● Your objective
The answer should consist of each line below that contains the word "holds".

Recorded data
○ ○ ○ ○ ○ ○ ○

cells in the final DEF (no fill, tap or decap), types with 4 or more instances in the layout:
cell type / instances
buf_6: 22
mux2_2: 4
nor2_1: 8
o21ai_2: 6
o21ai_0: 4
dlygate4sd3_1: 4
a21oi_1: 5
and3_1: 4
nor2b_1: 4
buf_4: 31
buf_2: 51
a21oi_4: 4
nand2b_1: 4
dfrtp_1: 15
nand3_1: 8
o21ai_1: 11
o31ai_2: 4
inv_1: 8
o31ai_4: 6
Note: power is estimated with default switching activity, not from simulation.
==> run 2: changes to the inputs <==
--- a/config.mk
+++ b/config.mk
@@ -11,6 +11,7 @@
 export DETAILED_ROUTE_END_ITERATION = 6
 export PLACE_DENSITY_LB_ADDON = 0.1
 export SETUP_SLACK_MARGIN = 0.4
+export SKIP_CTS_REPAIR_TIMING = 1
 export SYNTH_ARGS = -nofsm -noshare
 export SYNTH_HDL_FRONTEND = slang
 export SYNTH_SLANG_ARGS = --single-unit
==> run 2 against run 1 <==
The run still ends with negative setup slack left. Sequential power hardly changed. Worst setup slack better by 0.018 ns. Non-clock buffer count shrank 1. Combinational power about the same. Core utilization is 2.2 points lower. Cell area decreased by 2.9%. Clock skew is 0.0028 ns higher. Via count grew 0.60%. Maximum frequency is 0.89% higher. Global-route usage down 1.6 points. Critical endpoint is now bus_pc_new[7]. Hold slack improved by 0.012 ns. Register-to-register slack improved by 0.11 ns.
==> config.mk <==
export PLATFORM = sky130hd
export DESIGN_NAME = multi_bit_bpred_table
export DESIGN_NICKNAME = d
export VERILOG_FILES = /design/src/rtl/multi_bit_bpred_table.sv
export SDC_FILE = /design/constraint.sdc
export NUM_CORES = 1
export LEC_CHECK = 0
export CORE_UTILIZATION = 35
export CTS_CLUSTER_SIZE = 8
export DETAILED_ROUTE_END_ITERATION = 12
export PLACE_DENSITY = 0.53
export RECOVER_POWER = 25
export SETUP_SLACK_MARGIN = 0.2
export SLEW_MARGIN = 40
export SYNTH_ARGS = -nofsm -noshare
export SYNTH_HDL_FRONTEND = slang
export SYNTH_SLANG_ARGS = --single-unit
==> constraint.sdc <==
create_clock -name clock -period 2.2 [get_ports clock]
set_clock_uncertainty 0.1 [all_clocks]
set_input_delay 0.44 -clock clock [delete_from_list [all_inputs] [get_ports clock]]
set_output_delay 0.44 -clock clock [all_outputs]
set_load 0.005 [all_outputs]
<file path="src/rtl/fetch_stage.sv">
// Instruction-fetch stage: owns the PC, drives a 1-cycle-latency instruction
// memory and holds the fetch/decode pipeline register feeding the core.
module fetch_stage #(
    parameter logic [31:0] RESET_PC  = 32'h0000_0000,
    parameter int unsigned CNT_WIDTH = 32
) (
    input  logic                 clk,
    input  logic                 reset,
    input  logic                 stall_f,
    input  logic                 flush_d,
    input  logic                 branch_taken,
    input  logic [31:0]          branch_target,
    output logic [31:0]          imem_addr,
    input  logic [31:0]          imem_rdata,
    output logic [31:0]          instr_d,
    output logic [31:0]          pc_d,
    output logic [31:0]          pc_plus8_d,
    output logic                 valid_d,
    output logic [CNT_WIDTH-1:0] fetch_count
);

    typedef enum logic [0:0] {StBoot, StRun} state_e;

    state_e                 state_q, state_d;
    logic [31:0]            pc_f_q, pc_f_d;
    logic                   f_valid_q, f_valid_d;
    logic [31:0]            dec_instr_q, dec_instr_d;
    logic [31:0]            dec_pc_q, dec_pc_d;
    logic                   dec_valid_q, dec_valid_d;
    logic [CNT_WIDTH-1:0]   fetch_count_q, fetch_count_d;

    // Redirect target is word-aligned regardless of what the core drives.
    logic [31:0] target_aligned;
    assign target_aligned = branch_target & ~32'h0000_0003;

    // Boot lasts exactly one edge; next-fetch address selection by priority.
    always_comb begin
        state_d   = StRun;
        f_valid_d = 1'b1;
        if (state_q == StBoot) begin
            imem_addr = RESET_PC;
        end else if (branch_taken) begin
            imem_addr = target_aligned;
        end else if (stall_f) begin
            imem_addr = pc_f_q;
        end else begin
            imem_addr = pc_f_q + 32'd4;
        end
        pc_f_d = imem_addr;
    end

    // Decode register: branch/flush insert a bubble, stall holds, else load.
    always_comb begin
        dec_instr_d   = dec_instr_q;
        dec_pc_d      = dec_pc_q;
        dec_valid_d   = dec_valid_q;
        fetch_count_d = fetch_count_q;
        if (branch_taken || flush_d) begin
            dec_instr_d = 32'h0;
            dec_valid_d = 1'b0;
        end else if (!stall_f) begin
            dec_instr_d = imem_rdata;
            dec_pc_d    = pc_f_q;
            dec_valid_d = f_valid_q;
            if (f_valid_q) begin
                fetch_count_d = fetch_count_q + CNT_WIDTH'(1);
            end
        end
    end

    // State, fetch PC and decode register with asynchronous reset.
    always_ff @(posedge clk or posedge reset) begin
        if (reset) begin
            state_q       <= StBoot;
            pc_f_q        <= RESET_PC;
            f_valid_q     <= 1'b0;
            dec_instr_q   <= 32'h0;
            dec_pc_q      <= 32'h0;
            dec_valid_q   <= 1'b0;
            fetch_count_q <= '0;
        end else begin
            state_q       <= state_d;
            pc_f_q        <= pc_f_d;
            f_valid_q     <= f_valid_d;
            dec_instr_q   <= dec_instr_d;
            dec_pc_q      <= dec_pc_d;
            dec_valid_q   <= dec_valid_d;
            fetch_count_q <= fetch_count_d;
        end
    end

    assign instr_d     = dec_instr_q;
    assign pc_d        = dec_pc_q;
    assign valid_d     = dec_valid_q;
    assign fetch_count = fetch_count_q;
    assign pc_plus8_d  = dec_pc_q + 32'd8;

endmodule

</file>
$ cat config.mk
export PLATFORM = sky130hd
export DESIGN_NAME = drive_cmd_tx_flat
export DESIGN_NICKNAME = d
export VERILOG_FILES = /design/src/rtl/drive_cmd_tx_if.sv /design/src/rtl/drive_cmd_tx.sv /design/src/flat_wrapper.sv
export SDC_FILE = /design/constraint.sdc
export NUM_CORES = 1
export LEC_CHECK = 0
export ABC_CLOCK_PERIOD_IN_PS = 2490
export CORE_MARGIN = 5
export CORE_UTILIZATION = 50
export CTS_BUF_LIST = sky130_fd_sc_hd__clkbuf_4 sky130_fd_sc_hd__clkbuf_8 sky130_fd_sc_hd__clkbuf_16
export CTS_CLUSTER_SIZE = 20
export DETAILED_ROUTE_END_ITERATION = 7
export PLACE_DENSITY = 0.7
export SLEW_MARGIN = 30
export SYNTH_ARGS = -nofsm -noshare
export SYNTH_HDL_FRONTEND = slang
export SYNTH_SLANG_ARGS = --single-unit
$ cat constraint.sdc
create_clock -name sys_clk -period 2.49 [get_ports sys_clk]
set_input_delay 0.249 -clock sys_clk [delete_from_list [all_inputs] [get_ports sys_clk]]
set_output_delay 0.249 -clock sys_clk [all_outputs]
set_load 0.01 [all_outputs]
$ cat src/rtl/drive_cmd_tx_if.sv
// Command/serial bundle between the driving-mode logic and the UART command transmitter.
interface drive_cmd_tx_if;
    logic       power;
    logic [1:0] global_state;
    logic [3:0] moving_state;
    logic       tx;
    logic       busy;
    logic       frame_done;

    // Transmitter side: takes the command fields, drives the serial line and status.
    modport slave (
        input  power, global_state, moving_state,
        output tx, busy, frame_done
    );

    // Command source side.
    modport master (
        output power, global_state, moving_state,
        input  tx, busy, frame_done
    );
endinterface

$ cat src/rtl/drive_cmd_tx.sv
// UART 8N1 command transmitter: packs power/global_state/moving_state into one byte
// and sends it whenever it changes, plus a periodic keep-alive copy.
module drive_cmd_tx #(
    parameter int CLKS_PER_BIT   = 10416,
    parameter int REFRESH_CYCLES = 2_000_000
) (
    input  logic            sys_clk,
    input  logic            rst,
    drive_cmd_tx_if.slave   bus
);
    localparam int BW = (CLKS_PER_BIT   > 1) ? $clog2(CLKS_PER_BIT)   : 1;
    localparam int RW = (REFRESH_CYCLES > 1) ? $clog2(REFRESH_CYCLES) : 1;
    localparam logic [BW-1:0] BAUD_LAST = BW'(CLKS_PER_BIT - 1);
    localparam logic [RW-1:0] REF_LAST  = RW'(REFRESH_CYCLES - 1);

    typedef enum logic [1:0] {IDLE, START, DATA, STOP} state_t;

    state_t          r_state;
    logic [7:0]      r_last_sent;
    logic            r_pend;
    logic [RW-1:0]   r_refresh_cnt;
    logic [BW-1:0]   r_baud_cnt;
    logic [2:0]      r_bit_idx;
    logic [7:0]      r_shift;
    logic            r_tx;
    logic            r_busy;
    logic            r_frame_done;

    logic [7:0]      w_cmd;
    logic            w_refresh_hit;
    logic            w_want;
    logic            w_baud_last;

    // Command byte and send request; a reverted change compares equal and sends nothing.
    always_comb begin
        w_cmd         = bus.power ? {1'b0, bus.global_state, 1'b1, bus.moving_state} : 8'h00;
        w_refresh_hit = (r_refresh_cnt == REF_LAST);
        w_want        = r_pend | w_refresh_hit | (w_cmd != r_last_sent);
        w_baud_last   = (r_baud_cnt == BAUD_LAST);
    end

    // Keep-alive timer, free-running regardless of the line state.
    always_ff @(posedge sys_clk or negedge rst) begin
        if (!rst) r_refresh_cnt <= '0;
        else if (w_refresh_hit) r_refresh_cnt <= '0;
        else r_refresh_cnt <= r_refresh_cnt + 1'b1;
    end

    // Frame FSM; pend starts set so a frame goes out right after reset.
    always_ff @(posedge sys_clk or negedge rst) begin
        if (!rst) begin
            r_state      <= IDLE;
            r_last_sent  <= 8'h00;
            r_pend       <= 1'b1;
            r_baud_cnt   <= '0;
            r_bit_idx    <= '0;
            r_shift      <= '0;
            r_tx         <= 1'b1;
            r_busy       <= 1'b0;
            r_frame_done <= 1'b0;
        end else begin
            r_frame_done <= 1'b0;
            // A keep-alive tick during a frame is remembered and served on return to IDLE.
            if (r_state != IDLE && w_refresh_hit) r_pend <= 1'b1;
            case (r_state)
                IDLE: begin
                    if (w_want) begin
                        r_shift     <= w_cmd;
                        r_last_sent <= w_cmd;
                        r_pend      <= 1'b0;
                        r_tx        <= 1'b0;
                        r_busy      <= 1'b1;
                        r_baud_cnt  <= '0;
                        r_state     <= START;
                    end
                end
                START: begin
                    if (w_baud_last) begin
                        r_baud_cnt <= '0;
                        r_tx       <= r_shift[0];
                        r_bit_idx  <= '0;
                        r_state    <= DATA;
                    end else begin
                        r_baud_cnt <= r_baud_cnt + 1'b1;
                    end
                end
                DATA: begin
                    if (w_baud_last) begin
                        r_baud_cnt <= '0;
                        if (r_bit_idx == 3'd7) begin
                            r_tx    <= 1'b1;
                            r_state <= STOP;
                        end else begin
                            r_shift   <= r_shift >> 1;
                            r_bit_idx <= r_bit_idx + 1'b1;
                            r_tx      <= r_shift[1];
                        end
                    end else begin
                        r_baud_cnt <= r_baud_cnt + 1'b1;
                    end
                end
                STOP: begin
                    if (w_baud_last) begin
                        r_baud_cnt   <= '0;
                        r_busy       <= 1'b0;
                        r_frame_done <= 1'b1;
                        r_state      <= IDLE;
                    end else begin
                        r_baud_cnt <= r_baud_cnt + 1'b1;
                    end
                end
                default: r_state <= IDLE;
            endcase
        end
    end

    assign bus.tx         = r_tx;
    assign bus.busy       = r_busy;
    assign bus.frame_done = r_frame_done;
endmodule

$ cat src/flat_wrapper.sv
// flat-port wrapper written by rule: the top's interface ports become plain ports
module drive_cmd_tx_flat 
#(
    parameter int CLKS_PER_BIT   = 10416,
    parameter int REFRESH_CYCLES = 2_000_000
)
  (sys_clk, rst, bus_power, bus_global_state, bus_moving_state, bus_tx, bus_busy, bus_frame_done);
  drive_cmd_tx_if bus_i ();
  input  logic sys_clk;
  input  logic rst;
  input wire logic [$bits(bus_i.power)-1:0] bus_power;
  input wire logic [$bits(bus_i.global_state)-1:0] bus_global_state;
  input wire logic [$bits(bus_i.moving_state)-1:0] bus_moving_state;
  output wire logic [$bits(bus_i.tx)-1:0] bus_tx;
  output wire logic [$bits(bus_i.busy)-1:0] bus_busy;
  output wire logic [$bits(bus_i.frame_done)-1:0] bus_frame_done;
  assign bus_i.power = bus_power;
  assign bus_i.global_state = bus_global_state;
  assign bus_i.moving_state = bus_moving_state;
  assign bus_tx = bus_i.tx;
  assign bus_busy = bus_i.busy;
  assign bus_frame_done = bus_i.frame_done;
  drive_cmd_tx #(.CLKS_PER_BIT(CLKS_PER_BIT), .REFRESH_CYCLES(REFRESH_CYCLES)) u_core (.sys_clk(sys_clk), .rst(rst), .bus(bus_i));
endmodule
Yosys cells after proc, flatten, opt, wreduce, memory -nomap -nowiden
Cells that the tools add are included.
{"block": "op_classes", "eq_ne": 13, "reduce_logical": 14, "muxes": 32, "add_sub_neg": 3, "bitwise_logic": 2}
{"op": "2-to-1 mux 14 bit", "count": 2}
{"op": "one-hot mux 14 bit (2 select lines)", "count": 1}
{"op": "2-to-1 mux 8 bit", "count": 3}
{"op": "adder 21 x 1 -> 21 bit (second input constant)", "count": 1}
{"op": "== test 21 bit (second input constant)", "count": 1}
{"op": "2-to-1 mux 21 bit", "count": 1}
{"op": "one-hot mux 8 bit (2 select lines)", "count": 1}
{"op": "adder 14 x 1 -> 14 bit (second input constant)", "count": 1}
{"op": "== test 14 bit (second input constant)", "count": 1}
{"op": "AND reduction 4 bit", "count": 3}
{"op": "2-to-1 mux 1 bit", "count": 11}
{"op": "2-to-1 mux 2 bit", "count": 5}
{"op": "inequality test 2 x 1 -> 1 bit (second input constant)", "count": 5}
{"op": "2-to-1 mux 3 bit", "count": 3}
{"op": "inequality test 8 bit", "count": 1}
{"op": "one-hot mux 2 bit (4 select lines)", "count": 1}
{"op": "nonzero test 2 bit", "count": 4}
{"op": "2-to-1 mux 7 bit", "count": 1}
{"op": "one-hot mux 3 bit (2 select lines)", "count": 1}
{"op": "AND reduction 5 bit", "count": 1}
{"op": "== test 2 bit (second input constant)", "count": 2}
{"op": "adder 3 x 1 -> 3 bit (second input constant)", "count": 1}
{"op": "== test 3 bit (second input constant)", "count": 1}
{"op": "one-hot mux 1 bit (3 select lines)", "count": 1}
{"op": "other kinds (10)", "count": 11}
{"block": "word_totals", "out_inout_bits": 3, "reg_bits": 60, "inputBits": 9}

Longest topological paths before layout
{"block": "depth", "ltp_word": 5, "ltp_mapped": 8}

Least setup slack after synthesis
No wires, ideal clock.
{"block": "synth_timing", "path_type": "reg2reg", "from": "register u_core.r_refresh_cnt[13]", "to": "register u_core.r_tx, in the netlist u_core.bus.tx", "required_time_ns": 2.405, "slack_ns": 0.069, "t_arrival_ns": 2.336, "setup_time_ns": 0.085, "path_stages_with_launch": 7, "n_path_buf": 1, "cell_sequence": "dfrtp_1 -> or4_1 -> or4_1 -> buf_2 -> o211a_4 -> a211oi_2 -> mux2_1"}
{"block": "synth_between", "elab_chain_len": 5}
{"element": "start, declared", "line": "drive_cmd_tx.sv:21", "text": "logic [RW-1:0] r_refresh_cnt;"}
{"element": "start signal, assigned", "line": "drive_cmd_tx.sv:46", "text": "else r_refresh_cnt <= r_refresh_cnt + 1'b1;"}
{"element": "== test 21 bit", "line": "drive_cmd_tx.sv:37", "text": "w_refresh_hit = (r_refresh_cnt == REF_LAST);"}
{"element": "OR 1 bit (2 in series)", "line": "drive_cmd_tx.sv:38", "text": "w_want = r_pend | w_refresh_hit | (w_cmd != r_last_sent);"}
{"element": "inequality test 2 x 1 -> 1 bit (no line)"}
{"element": "AND reduction 4 bit (no line)"}
{"element": "end signal, assigned", "line": "drive_cmd_tx.sv:80", "text": "r_tx <= r_shift[0];"}
{"element": "end signal, assigned", "line": "drive_cmd_tx.sv:96", "text": "r_tx <= r_shift[1];"}
{"element": "end, declared", "line": "drive_cmd_tx.sv:25", "text": "logic r_tx;"}
Every way passes these cells.
A chain may end at the register's enable or synchronous reset.

Worst setup path after layout
Same ends and word-level chain as after synthesis.

==> impl_metrics.py <==
metrics = {
    "outcome": {
        "status": "complete, no violations",
    },
    "drt": {
        "drt_wl_total_um": 6420,
        "vias": 2448,
        "viasPerCell": 5.90,
        "detail-route-antenna-nets": 0,
        "drt_first_pass_iters": 4,
        "drt_iter0_drc": 62,
        "wl_per_cell_um": 15.5,
        "route.detailed.drc": 0,
    },
    "power_and_ir_drop": {
        "ir_drop_v": 0.000323,
        "power_density_nw_per_um2": 559,
        "power_leakage_nw": 1.68,
    },
    "placed_design": {
        "place.gp.congestion": 0.848,
        "numPortBuffers": 11,
        "dp_hpwl_um": 4330,
    },
    "clock_network": {
        "cts_resized": 0,
        "cts_buffers": 9,
        "clk_latency_ns": 0.34,
        "cts_tree": "built",
        "cts_root_buf": "clkbuf_8",
        "h-tree-depth": 3,
        "clk_pin_slew_ns": 0.07,
        "post_cts_buffers": 0,
        "postCtsHoldBufs": 0,
        "cts_sinks": 58,
        "clockBufferDepth": 2,
    },
    "yosys": {
        "yosysTopAreaCell": "dfrtp_1",
        "synthTopCellsByArea": "dfrtp_1 45%, mux2_2 3.6%, nand2_1 3.5%, xnor2_1 3.4%, nor2_1 3.3%",
        "ys_warn_count": 0,
        "synthArstFlopShare_pct": 100,
        "yosys_register_bits": 58,
        "netlist.area_leader.share_pct": 45.2,
        "ys_seq_area_share_pct": 46.9,
        "synth-edff-count": 0,
        "syn-num-nets": 325,
        "syn_area_sq_um": 3100,
        "ys.flop_type": "dfrtp_1",
        "synthDistinctLibCells": 47,
        "avgSynthCellArea_sq_um": 10.1,
        "syn-instance-count": 308,
    },
    "sta": {
        "drv_slew": 0,
        "whs_ns": 0.0438,
        "setup-tns-final_ns": 0,
        "setup_viol": 0,
        "fin_crit_ns": 2.39,
        "fmaxAchievable_mhz": 418,
        "rsz0062_at_grt": "no",
        "hold_viol": 0,
        "period_share_pct": 96.1,
        "fin_skew_ns": 0.00912,
        "tightest_slew_ns": 0.736,
        "max_slew_margin_pct": 50.9,
    },
    "critical_path": {
        "critPathArrivalTime_ns": 2.66,
        "cp_data_required_time_ns": 2.75,
        "worstSetupEndpointType": "flop",
        "crit_path_max_fanout": 7,
        "startpoint_type": "flop",
        "path_class": "flop to flop",
    },
    "die": {
        "initial_utilization_pct": 51.8,
        "placementRows": 28,
        "ios": 12,
        "core-area_sq_um": 5990,
        "dieArea_sq_um": 7880,
        "fp.dieH_um": 88.8,
        "dieWidth_um": 88.8,
    },
    "finish": {
        "drive_gt1_share_pct": 16.2,
        "n_fill_cell": 509,
        "fin_nets": 352,
        "insertedDiodeCount": 0,
        "area_delta_synth_final_pct": 16.7,
        "multi_input_area_sq_um": 1590,
        "final_cell_mix": "56 x dfrtp_1, 29 x nand2_1, 26 x nor2_1, 16 x o21ai_0, 15 x nand3_1",
        "final_common_cell": "dfrtp_1",
        "regArea_sq_um": 1450,
    },
    "global_routing": {
        "track_usage_pct": 18.6,
        "antenna_found_initial": 0,
        "grt_pass1_wl_um": 11400,
        "grt_max_degree": 59,
        "grt_pass1_vias": 2492,
        "overflow": 0,
    },
    "hold_path": {
        "hold_class": "input port to async pin",
    },
    "run": {
        "maxCapViolations": 0,
    },
}
## final cells by class
cell class	count	share of cell area, %
multi-input cells	231	43.8
flip-flops and latches	58	40.2
repair buffers	25	5.81
clock buffers	12	4.56
well taps	75	2.59
clock inverters	4	2.00
inverters	10	1.04
## routing by layer
metal	up-vias	global-route usage, %	wire [um]
met5	-	0	0
met4	0	4.95	61
met3	9	5.03	239
met2	44	30.2	3030
met1	1217	24.5	3090
li1	1178	-	-
## where the power goes
part,switching [mW],leakage [nW],internal (mW)
logic,0.0347,0.822,0.0204
clock network,0.381,0.119,0.644
registers,0,0.742,0.942
total,0.416,1.68,1.61
## cell families after synthesis
kind of cell,Yosys count,share of synthesized area (%)
buffers and inverters,19,2.34
adder cells (fa/ha/maj),8,3.23
flip-flops,58,46.9
AND/OR/NAND/NOR,119,19.8
AO/OA/AOI/OAI,61,13.6
XOR/XNOR,21,5.93
multiplexers,22,8.19
## cell usage after synthesis (all sizes together) (8+ instances only)
library cell	instances
ha	8
nand4	10
o21ai	18
nor2	27
xor2	9
nand3	15
clkbuf	8
inv	9
dfrtp	56
a21oi	9
xnor2	12
nand2	29
a31oi	9
mux2	15
## critical path, cell delays in order (launching register included)
cell,delay [ns]
dfrtp_1,0.37
or4_1,0.53
or4_4,0.54
o211a_4,0.31
a211oi_2,0.23
mux2_1,0.34
## final timing paths
kind / from / endpoint / slack [ns] / cells past startpoint
setup / recovery: u_core.r_refresh_cnt[13] / u_core.bus.tx / 0.1 / 5
setup reg to reg: u_core.r_refresh_cnt[13] / u_core.bus.tx / 0.1 / 5
max in group asynchronous: rst / u_core.r_refresh_cnt[2] / 1.95 / 2
hold / removal: rst / u_core.r_last_sent[3] / 0.04 / 2
min in group sys_clk: u_core.r_refresh_cnt[0] / u_core.r_refresh_cnt[0] / 0.47 / 1
hold reg to reg: u_core.r_refresh_cnt[0] / u_core.r_refresh_cnt[0] / 0.47 / 1
## flip-flops by register name (all words and copies together), names as in the netlist
name                   count
u_core.r_shift             7
u_core.r_pend              1
u_core.bus.busy            1
u_core.bus.frame_done      1
u_core.r_last_sent         7
u_core.r_bit_idx           3
u_core.bus.tx              1
u_core.r_state             2
u_core.r_refresh_cnt      21
u_core.r_baud_cnt         14
## per-stage QoR
stage                     worst slack [ns]  util, %  power [mW]  area, sq um  cells
after floorplan                     0.0694        -       0.974         3100    308
after global placement              0.0839     56.3        1.02         3370    399
after detailed placement            0.0150     56.3        1.02         3370    399
after CTS                           0.0284     60.3        2.04         3610    415
after global routing                0.0185     60.4        2.09         3620    415
final                               0.0962     60.4        2.02         3620    415
Note: power is estimated with default switching activity, not from simulation.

○ ○ ○ ○ ○ ○ ○

● Exercise answer
// memory and holds the fetch/decode pipeline register feeding the core.
    // Decode register: branch/flush insert a bubble, stall holds, else load.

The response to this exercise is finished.